Amazon Web Services ブログ
Amazon SageMaker が今後も機械学習のトップランナーであり続けることの宣言と、GPU インスタンス料金の最大 18% 引き下げのお知らせ
アマゾン ウェブ サービス (AWS) は 2006 年以来、何百万人にも上るお客様の IT ワークロードの構築と管理を支援してきました。スタートアップ企業から大規模エンタープライズ、公共機関まで、あらゆる規模の組織が AWS のクラウドコンピューティングサービスを利用して、過去に例のないレベルのセキュリティ、回復力、スケーラビリティを実現しています。毎日、お客様はこれまでより短い時間とより低いコストで、実験、イノベーション、本番環境デプロイを行っています。その結果、追求、獲得したビジネスチャンスを、産業グレードの製品およびサービスに変換することが可能になりました。
お客様にとって機械学習の優先順位が上がってくるにつれて、同じ俊敏性と堅牢性を十分に備えた機械学習サービスの構築が求められるようになりました。その結果、フルマネージド型サービスである Amazon SageMaker が AWS re:Invent 2017 で発表、リリースされ、あらゆるデベロッパーやデータサイエンティストが機械学習モデルを高速で構築、トレーニング、デプロイできるようになりました。
Amazon SageMaker は現在、あらゆる業種の数万人に上るお客様が本番環境で高品質のモデルを構築、トレーニング、デプロイするのを支援しています。
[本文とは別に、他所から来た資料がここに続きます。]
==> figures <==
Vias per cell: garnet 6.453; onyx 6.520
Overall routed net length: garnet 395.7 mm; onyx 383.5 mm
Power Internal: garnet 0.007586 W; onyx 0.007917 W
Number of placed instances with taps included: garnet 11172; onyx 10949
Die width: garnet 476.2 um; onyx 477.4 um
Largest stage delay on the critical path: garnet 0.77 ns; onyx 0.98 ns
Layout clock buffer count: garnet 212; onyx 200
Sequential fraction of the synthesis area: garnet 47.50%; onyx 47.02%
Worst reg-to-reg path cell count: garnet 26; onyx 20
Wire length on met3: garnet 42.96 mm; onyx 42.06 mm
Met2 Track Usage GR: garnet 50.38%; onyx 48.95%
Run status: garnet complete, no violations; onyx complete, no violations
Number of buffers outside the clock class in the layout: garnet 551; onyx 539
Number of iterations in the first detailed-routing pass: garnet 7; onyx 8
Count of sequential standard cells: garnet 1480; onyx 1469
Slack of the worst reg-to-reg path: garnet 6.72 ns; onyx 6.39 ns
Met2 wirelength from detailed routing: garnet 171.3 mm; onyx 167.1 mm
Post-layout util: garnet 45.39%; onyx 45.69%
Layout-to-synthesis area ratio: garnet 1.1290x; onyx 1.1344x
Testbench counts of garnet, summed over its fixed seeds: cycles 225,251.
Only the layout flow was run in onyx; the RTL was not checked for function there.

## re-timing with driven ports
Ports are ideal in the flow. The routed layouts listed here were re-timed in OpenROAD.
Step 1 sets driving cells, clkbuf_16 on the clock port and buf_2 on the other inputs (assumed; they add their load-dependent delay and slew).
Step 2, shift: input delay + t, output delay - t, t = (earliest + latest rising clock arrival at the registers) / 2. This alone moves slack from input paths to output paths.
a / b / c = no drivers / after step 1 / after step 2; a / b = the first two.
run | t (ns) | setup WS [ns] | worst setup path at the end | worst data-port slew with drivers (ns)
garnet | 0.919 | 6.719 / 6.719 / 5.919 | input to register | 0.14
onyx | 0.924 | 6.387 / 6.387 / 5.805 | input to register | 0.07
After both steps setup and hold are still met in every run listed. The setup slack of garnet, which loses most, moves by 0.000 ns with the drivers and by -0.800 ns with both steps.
Context: an optimization exercise on an open-source flow, tuned for small area, a short achievable clock period and few clock cycles per item. The choices shown serve that exercise and are no tape-out recipe. Function was checked by simulation only, so behaviour that the tests miss may differ from the original. Power and IR drop assume default switching activity.

==> run a: inputs <==
// rake_choose
module rake_choose (
    input  wire         clk,
    input  wire         rst,
    input  wire         start,
    input  wire [2:0]   shape_w1,       
    input  wire [2:0]   shape_h1,       
    input  wire [2:0]   policy,
    input  wire [7:0]   cw_kw,          
    input  wire [7:0]   cw_kt,
    input  wire [7:0]   cw_kd,
    input  wire [7:0]   cw_ks,
    input  wire [9:0]   cw_kh,
    input  wire [7:0]   temp_base,      
    input  wire [7:0]   temp_limit,     
    input  wire [30:0]  bucket_size,    
    input  wire         force_place,
    input  wire         carry,
    input  wire [63:0]  exclude,
    input  wire [7:0]   ent_valid,
    input  wire [47:0]  ent_member,     
    input  wire [31:0]  ent_weight,     
    input  wire [47:0]  ent_router,     
    output reg  [5:0]   mem_addr,
    input  wire [82:0]  mem_data,
    output reg          done,
    output reg  [1:0]   status,         
    output wire [5:0]   anchor,
    output wire [31:0]  cost,
    output wire         hit,
    output reg  [6:0]   eligible
);
Settings: LEC_CHECK=0, CAP_MARGIN=20, CORE_MARGIN=2, CORE_UTILIZATION=40, PLACE_DENSITY=0.6, SLEW_MARGIN=20; clock period 20.0 ns.
run.sh (not shown) runs the stock make flow with config.mk's settings and CLKGATE_MAP_FILE= SYNTH_SCRIPT=/design/flow/synth_recipe.tcl, a recipe that flattens the netlist after the stock synthesis.
==> inputs of run b, as changes to run a <==
--- a/flow/design.v
+++ b/flow/design.v
@@ -103,13 +103,11 @@
     reg         cbusy;
     reg  [1:0]  cc;
     reg  [7:0]  ksl;            
     reg  [3:0]  khs;            
     reg  [20:0] cacc;
-    reg         fval;
-    reg  [5:0]  f_anc;
-    reg         f_hit;
+    reg  [5:0]  w_anc;
     reg         have_best;
     reg  [20:0] best_cost;
     reg  [5:0]  best_anchor;
     reg         best_hit;
     assign anchor = best_anchor;
@@ -141,17 +139,15 @@
                 dstep = {df[30:0], rl[6:0], 1'b1};
             else
                 dstep = {r2[30:0], rl[6:0], 1'b0};
         end
     endfunction
-    wire [38:0] dv1_0 = {n_hi, n_lo};
-    wire [38:0] dv1_1 = dstep(dv1_0, size_s);
-    wire [38:0] dv1_2 = dstep(dv1_1, size_s);
-    wire [38:0] dv2_0 = {dr, dl};
-    wire [38:0] dv2_1 = dstep(dv2_0, size_s);
-    wire [38:0] dv2_2 = dstep(dv2_1, size_s);
-    wire [38:0] dv2_3 = dstep(dv2_2, size_s);
+    wire [38:0] dv_1 = dstep({dr, dl}, size_s);
+    wire [38:0] dv_1m = (sc == 2'd1) ? {n_hi, n_lo} : dv_1;
+    wire [38:0] dv_2 = dstep(dv_1m, size_s);
+    wire [38:0] dv_3 = dstep(dv_2, size_s);
+    wire [38:0] dv_n = (sc == 2'd0) ? {g_val, dl} : dv_3;
     wire [8:0]  wsum     = {1'b0, life_r} + {1'b0, dl};
     wire [8:0]  new_wear = (wfirst || wsum > acc_wear) ? wsum : acc_wear;
     wire [6:0] n_members = ({4'd0, shape_w1} + 7'd1) * ({4'd0, shape_h1} + 7'd1);
     wire [5:0] e0_member = ent_member[sc*12 +: 6];
     wire [3:0] e0_weight = ent_weight[sc*8 +: 4];
@@ -171,16 +167,17 @@
     wire [2:0] e1_cd = (m_col > e1_router[2:0]) ? m_col - e1_router[2:0] : e1_router[2:0] - m_col;
     wire [3:0] e0_hops = {1'b0, e0_rd} + {1'b0, e0_cd};
     wire [3:0] e1_hops = {1'b0, e1_rd} + {1'b0, e1_cd};
     wire [8:0]  dsum  = ha0 * wa0 + ha1 * wa1;
     wire [10:0] dist_n = acc_dist + {2'b00, dsum};
-    wire [20:0] pp_w = (ksl[7] ? {11'd0, c_wear, 1'b0} : 21'd0) + (ksl[6] ? {12'd0, c_wear} : 21'd0);
-    wire [20:0] pp_t = (ksl[5] ? {12'd0, c_temp, 1'b0} : 21'd0) + (ksl[4] ? {13'd0, c_temp} : 21'd0);
-    wire [20:0] pp_d = (ksl[3] ? {9'd0,  c_dist, 1'b0} : 21'd0) + (ksl[2] ? {10'd0, c_dist} : 21'd0);
-    wire [20:0] pp_s = (ksl[1] ? {13'd0, c_loss, 1'b0} : 21'd0) + (ksl[0] ? {14'd0, c_loss} : 21'd0);
-    wire [20:0] pp_h = c_hit ? {17'd0, khs} : 21'd0;
-    wire [20:0] cacc_n = ((cc == 2'd3) ? 21'd0 : {cacc[18:0], 2'b00}) + pp_w + pp_t + pp_d + pp_s - pp_h;
+    wire [10:0] pp_w = {1'b0, ksl[7] ? c_wear : 9'd0, 1'b0} + {2'b00, ksl[6] ? c_wear : 9'd0};
+    wire [9:0]  pp_t = {1'b0, ksl[5] ? c_temp : 8'd0, 1'b0} + {2'b00, ksl[4] ? c_temp : 8'd0};
+    wire [12:0] pp_d = {1'b0, ksl[3] ? c_dist : 11'd0, 1'b0} + {2'b00, ksl[2] ? c_dist : 11'd0};
+    wire [8:0]  pp_s = {1'b0, ksl[1] ? c_loss : 7'd0, 1'b0} + {2'b00, ksl[0] ? c_loss : 7'd0};
+    wire [13:0] pp   = {3'd0, pp_w} + {4'd0, pp_t} + {1'd0, pp_d} + {5'd0, pp_s};
+    wire [20:0] cacc_n = ((cc == 2'd3) ? 21'd0 : {cacc[18:0], 2'b00}) + {7'd0, pp}
+                       - (c_hit ? {17'd0, khs} : 21'd0);
     wire        copy_now = wacc && wlast;
     wire [1:0]  nsl = copy_now ? 2'd3 : cc - 2'd1;
     reg  [7:0]  ksl_n;
     reg  [3:0]  khs_n;
     always @(*) begin
@@ -205,21 +202,21 @@
                     mem_addr = {m_row, m_col};
             end
             default: mem_addr = 6'd63;
         endcase
     end
-    wire p2_idle = !mask_any && !busy && !wacc && !cbusy;
+    wire p2_idle = !mask_any && !busy && !wacc;
     always @(posedge clk) begin
         ksl <= ksl_n;
         khs <= khs_n;
+        {dr, dl} <= dv_n;
         if (rst) begin
             state <= S_IDLE;
             done  <= 1'b0;
             busy  <= 1'b0;
             wacc  <= 1'b0;
             cbusy <= 1'b0;
-            fval  <= 1'b0;
         end else begin
             done <= 1'b0;
             case (state)
                 S_IDLE: begin
                     if (start) begin
@@ -234,19 +231,18 @@
                         best_anchor <= 6'd0;
                         best_hit    <= 1'b0;
                         busy        <= 1'b0;
                         wacc        <= 1'b0;
                         cbusy       <= 1'b0;
-                        fval        <= 1'b0;
                         size_s      <= (bucket_size < PASS_TOKENS) ? PASS_TOKENS[30:0] :
                                        (bucket_size > 31'h4000_0000) ? 31'h4000_0000 : bucket_size;
                         state       <= S_P1;
                     end
                 end
                 S_P1, S_P1E: begin
                     if (state == S_P1) begin
-                        if (d_in_part && !d_retired && (!wmin_seen || d_wear < wmin)) begin
+                        if (d_in_part && !d_retired && (!wmin_seen || wdiff[32])) begin
                             wmin      <= d_wear;
                             wmin_seen <= 1'b1;
                         end
                         c_r   <= c_now;
                         c_vld <= 1'b1;
@@ -315,15 +311,11 @@
                             end
                         end
                     end
                     if (busy) begin
                         case (sc)
-                            2'd0: begin
-                                dr <= g_val;
-                            end
                             2'd1: begin
-                                {dr, dl} <= dv1_2;
                                 life_r <= life;
                                 if (mi == 6'd0) begin
                                     acc_temp  <= tterm;
                                     acc_holds <= {6'd0, d_ws_holds};
                                     acc_hit   <= hitm;
@@ -331,23 +323,18 @@
                                     if (tterm > acc_temp) acc_temp <= tterm;
                                     acc_holds <= acc_holds + {6'd0, d_ws_holds};
                                     acc_hit   <= acc_hit && hitm;
                                 end
                             end
-                            2'd2: begin
-                                {dr, dl} <= dv2_3;
-                            end
-                            default: begin
-                                {dr, dl} <= dv2_3;
-                            end
+                            default: ;
                         endcase
                     end
                     wacc   <= busy && (sc == 2'd3);
                     wfirst <= (mi == 6'd0);
                     wlast  <= lastm;
                     if (busy && sc == 2'd3 && lastm)
-                        c_anc <= ca;
+                        w_anc <= ca;
                     if (wacc) begin
                         acc_wear <= new_wear;
                     end
                     ha0 <= e0_match ? e0_hops : 4'd0;
                     wa0 <= e0_weight;
@@ -355,39 +342,35 @@
                     wa1 <= e1_weight;
                     acc_dist <= copy_now ? 11'd0 : dist_n;
                     if (cbusy) begin
                         cacc <= cacc_n;
                         cc   <= cc - 2'd1;
-                        if (cc == 2'd3) f_anc <= c_anc;
                         if (cc == 2'd0) begin
                             cbusy <= 1'b0;
-                            f_hit <= c_hit;
+                            if (!have_best || ($signed(cacc_n) <= $signed(best_cost))) begin
+                                have_best   <= 1'b1;
+                                best_cost   <= cacc_n;
+                                best_anchor <= c_anc;
+                                best_hit    <= c_hit;
+                            end
+                            if (p2_idle) begin
+                                status <= ST_OK;
+                                done   <= 1'b1;
+                                state  <= S_IDLE;
+                            end
                         end
                     end
-                    fval <= cbusy && (cc == 2'd0);
                     if (copy_now) begin
                         c_wear <= new_wear;
                         c_temp <= acc_temp;
                         c_dist <= dist_n;
                         c_hit  <= acc_hit && !carry;
                         c_loss <= (acc_hit && !carry) ? 7'd0 : acc_holds;
+                        c_anc  <= w_anc;
                         cbusy  <= 1'b1;
                         cc     <= 2'd3;
                     end
-                    if (fval) begin
-                        if (!have_best || ($signed(cacc) <= $signed(best_cost))) begin
-                            have_best   <= 1'b1;
-                            best_cost   <= cacc;
-                            best_anchor <= f_anc;
-                            best_hit    <= f_hit;
-                        end
-                        if (p2_idle) begin
-                            status <= ST_OK;
-                            done   <= 1'b1;
-                            state  <= S_IDLE;
-                        end
-                    end
                 end
                 default: state <= S_IDLE;
             endcase
         end
     end
==> comparison table <==
quantity                                                          run a          run b
Status                                 no timing/DRC/antenna violations  no timing/DRC/antenna violations
Placeable core region                                      103000 sq um    93200 sq um
Mean post-synth cell area                                    9.51 sq um     9.76 sq um
Starting DRT DRC Count                                             3064           2313
Grt met3 use                                                      3.72%          4.75%
Synthesized Nets                                                   5377           4784
Bufs and invs on worst path                                           5              3
Top cell type's share of synthesized area                         29.8%          30.3%
Number of antenna diodes                                              0              7
Final std cells w/o fill                                           6209           5539
Cells after Synth                                                  4373           3846
Origin of the worst setup path                                    dr[0]     size_s[22]
Non-clock inverter count in the final layout                        495            457
Via count of the first global-routing pass                        33800          29800
Count of clock buffers in the final design                           53             58
Final-layout fill cell count                                       9872           8722
Maximum fanout along the worst path                                  20             30
Post-placement setup slack                                      8.34 ns        9.05 ns
Sum of met3 wire segment lengths after detailed routing    8570 microns   7640 microns
Placed wire-length estimate after detailed placement     111000 microns  93700 microns
Routed len/inst                                            21.6 microns   20.6 microns
Total area of multi-input combinational cells               26500 sq um    22900 sq um
EDFF count, synth                                                   413            379
Final Power                                                     4.20 mW        8.67 mW
Net count of the finished layout                                   5791           5174
Testbench counts of run a, summed over its fixed seeds: cycles 79,350, decisions 384.
Testbench counts of run b, summed over its fixed seeds: cycles 78,984, decisions 384.

## what the ideal ports hide
Ports are ideal in the flow. The routed layouts listed here were re-timed in OpenROAD. Step 1, drivers: a clkbuf_16 drives clk and a buf_2 each remaining input, both assumed. Step 2 adds t to the input delays and takes it off the output delays; t is the mean of the earliest and latest rising clock arrival at the registers after step 1. Input paths then give back, and output paths get back, about the clock's delay inside the block. a / b / c = ideal ports / drivers / drivers and shift; a / b = the first two.
run | t (ns) | setup slack, ns | hold slack, ns | worst setup path after step 2 | worst data-port slew with drivers (ns)
run a | 0.699 | 8.148 / 8.148 / 8.148 | 0.416 / 0.416 / 0.416 | register to register | 0.18
run b | 0.693 | 8.682 / 8.682 / 8.682 | 0.416 / 0.416 / 0.416 | register to register | 0.13
After both steps setup and hold are still met in every run listed.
その例としては、金融サービス (Euler Hermes、Intuit、Slice Labs、Nerdwallet、Root Insurance、Coinbase、NuData Security、Siemens Financial Services)、ヘルスケア (GE Healthcare、Cerner、Roche、Celgene、Zocdoc)、報道およびメディア (Dow Jones、Thomson Reuters、ProQuest、SmartNews、Frame.io、Sportograf)、スポーツ (Formula 1、Bundesliga、Olympique de Marseille、NFL、Guiness Six Nations Rugby)、小売 (Zalando、Zappos、Fabulyst)、オートモーティブ (Atlas Van Lines、Edmunds、Regit)、デートアプリ (Tinder)、ホスピタリティ (Hotels.com、iFood)、産業および製造業 (Veolia、Formosa Plastics)、ゲーム (Voodoo)、カスタマーリレーションシップマネジメント (Zendesk、Freshworks)、エネルギー (Kinect Energy Group、Advanced Microgrid Systems)、不動産 (Realtor.com)、衛星画像 (Digital Globe)、人事管理 (ADP) があり、他にも多数存在します。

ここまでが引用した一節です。